*EXERCISE GOAL*: Nothing but the lines below between the line holding "new slot's brightness." and the line holding "scan_digit <= DIG_OFF ^", inclusive, should appear in the answer, each set down exactly.

*DATA TO PROCESS*:

### src/rtl/seven_segment_capture_scan.sv
// Seven-segment adapter: captures lab_top's multiplexed {abcdefgh, digit}
// stream into sticky per-digit registers, drives them onto static display
// buses, and rescans them onto a multiplexed display with ghost-suppression
// blanking and PWM brightness.
module seven_segment_capture_scan #(
  parameter int w_digit          = 4,
  parameter int slot_cycles      = 12500,
  parameter int blank_cycles     = 16,
  parameter int w_brightness     = 4,
  parameter bit seg_active_low   = 1'b1,
  parameter bit digit_active_low = 1'b0,
  parameter bit reverse_bits     = 1'b1,
  localparam int IDX_W = (w_digit > 1) ? $clog2(w_digit) : 1
) (
  input  logic                    clk,
  input  logic                    rst,
  input  logic [7:0]              abcdefgh,
  input  logic [w_digit-1:0]      digit,
  input  logic                    clear,
  input  logic [w_brightness-1:0] brightness,
  output logic [8*w_digit-1:0]    static_seg,
  output logic [7:0]              scan_seg,
  output logic [w_digit-1:0]      scan_digit,
  output logic [IDX_W-1:0]        scan_index
);

  localparam int SLOT_W  = $clog2(slot_cycles + 1);
  localparam int PH_W    = SLOT_W;
  localparam int PROD_W  = SLOT_W + w_brightness;
  localparam int ON_SPAN = slot_cycles - blank_cycles;

  localparam logic [7:0]         SEG_OFF = seg_active_low ? 8'hFF : 8'h00;
  localparam logic [w_digit-1:0] DIG_OFF = digit_active_low ? '1 : '0;

  // Bit order and polarity applied to a captured pattern before it hits pins.
  function automatic logic [7:0] fmt_seg(input logic [7:0] raw);
    logic [7:0] ordered;
    for (int b = 0; b < 8; b++) begin
      ordered[b] = reverse_bits ? raw[7-b] : raw[b];
    end
    return seg_active_low ? ~ordered : ordered;
  endfunction

  logic [7:0]              cap_p1 [w_digit];
  logic [PH_W-1:0]         phase_p0;
  logic [IDX_W-1:0]        idx_p0;
  logic [w_brightness-1:0] b_lat_p0;
  logic [w_brightness-1:0] b_eff_p0;
  logic [PROD_W-1:0]       span_prod_p0;
  logic [PROD_W-1:0]       on_len_p0;
  logic [PROD_W-1:0]       phase_ext_p0;
  logic                    lit_p0;

  // ---- stage p1: sticky capture; clear beats a same-cycle capture
  always_ff @(posedge clk or posedge rst) begin
    if (rst) begin
      for (int i = 0; i < w_digit; i++) cap_p1[i] <= '0;
    end else if (clear) begin
      for (int i = 0; i < w_digit; i++) cap_p1[i] <= '0;
    end else begin
      for (int i = 0; i < w_digit; i++) begin
        if (digit[i]) cap_p1[i] <= abcdefgh;
      end
    end
  end

  // ---- stage p2: static per-digit output registers
  always_ff @(posedge clk or posedge rst) begin
    if (rst) begin
      static_seg <= {w_digit{SEG_OFF}};
    end else begin
      for (int i = 0; i < w_digit; i++) static_seg[8*i +: 8] <= fmt_seg(cap_p1[i]);
    end
  end

  // Slot phase counter, digit index and brightness latched at slot start.
  always_ff @(posedge clk or posedge rst) begin
    if (rst) begin
      phase_p0 <= '0;
      idx_p0   <= '0;
      b_lat_p0 <= '0;
    end else begin
      if (phase_p0 == '0) b_lat_p0 <= brightness;
      if (phase_p0 == PH_W'(slot_cycles - 1)) begin
        phase_p0 <= '0;
        idx_p0   <= (idx_p0 == IDX_W'(w_digit - 1)) ? '0 : idx_p0 + 1'b1;
      end else begin
        phase_p0 <= phase_p0 + 1'b1;
      end
    end
  end

  // ---- stage p0: decode BLANK / ON / DARK from the current phase.
  // At phase 0 the latch is being loaded this cycle, so use the live input
  // so a zero-length blank still sees the new slot's brightness.
  always_comb begin
    b_eff_p0     = (phase_p0 == '0) ? brightness : b_lat_p0;
    span_prod_p0 = PROD_W'(ON_SPAN) * PROD_W'(b_eff_p0);
    if (&b_eff_p0) on_len_p0 = PROD_W'(ON_SPAN);
    else           on_len_p0 = span_prod_p0 >> w_brightness;
    phase_ext_p0 = PROD_W'(phase_p0);
    lit_p0 = (phase_ext_p0 >= PROD_W'(blank_cycles)) &&
             (phase_ext_p0 <  PROD_W'(blank_cycles) + on_len_p0);
  end

  // ---- stage p1: registered scan outputs, index kept aligned with enables
  always_ff @(posedge clk or posedge rst) begin
    if (rst) begin
      scan_digit <= DIG_OFF;
      scan_seg   <= SEG_OFF;
      scan_index <= '0;
    end else begin
      scan_index <= idx_p0;
      if (lit_p0) begin
        scan_digit <= DIG_OFF ^ (w_digit'(1) << idx_p0);
        scan_seg   <= fmt_seg(cap_p1[idx_p0]);
      end else begin
        scan_digit <= DIG_OFF;
        scan_seg   <= SEG_OFF;
      end
    end
  end

endmodule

*TASK ANSWER*:
  // so a zero-length blank still sees the new slot's brightness.
  always_comb begin
    b_eff_p0     = (phase_p0 == '0) ? brightness : b_lat_p0;
    span_prod_p0 = PROD_W'(ON_SPAN) * PROD_W'(b_eff_p0);
    if (&b_eff_p0) on_len_p0 = PROD_W'(ON_SPAN);
    else           on_len_p0 = span_prod_p0 >> w_brightness;
    phase_ext_p0 = PROD_W'(phase_p0);
    lit_p0 = (phase_ext_p0 >= PROD_W'(blank_cycles)) &&
             (phase_ext_p0 <  PROD_W'(blank_cycles) + on_len_p0);
  end

  // ---- stage p1: registered scan outputs, index kept aligned with enables
  always_ff @(posedge clk or posedge rst) begin
    if (rst) begin
      scan_digit <= DIG_OFF;
      scan_seg   <= SEG_OFF;
      scan_index <= '0;
    end else begin
      scan_index <= idx_p0;
      if (lit_p0) begin
        scan_digit <= DIG_OFF ^ (w_digit'(1) << idx_p0);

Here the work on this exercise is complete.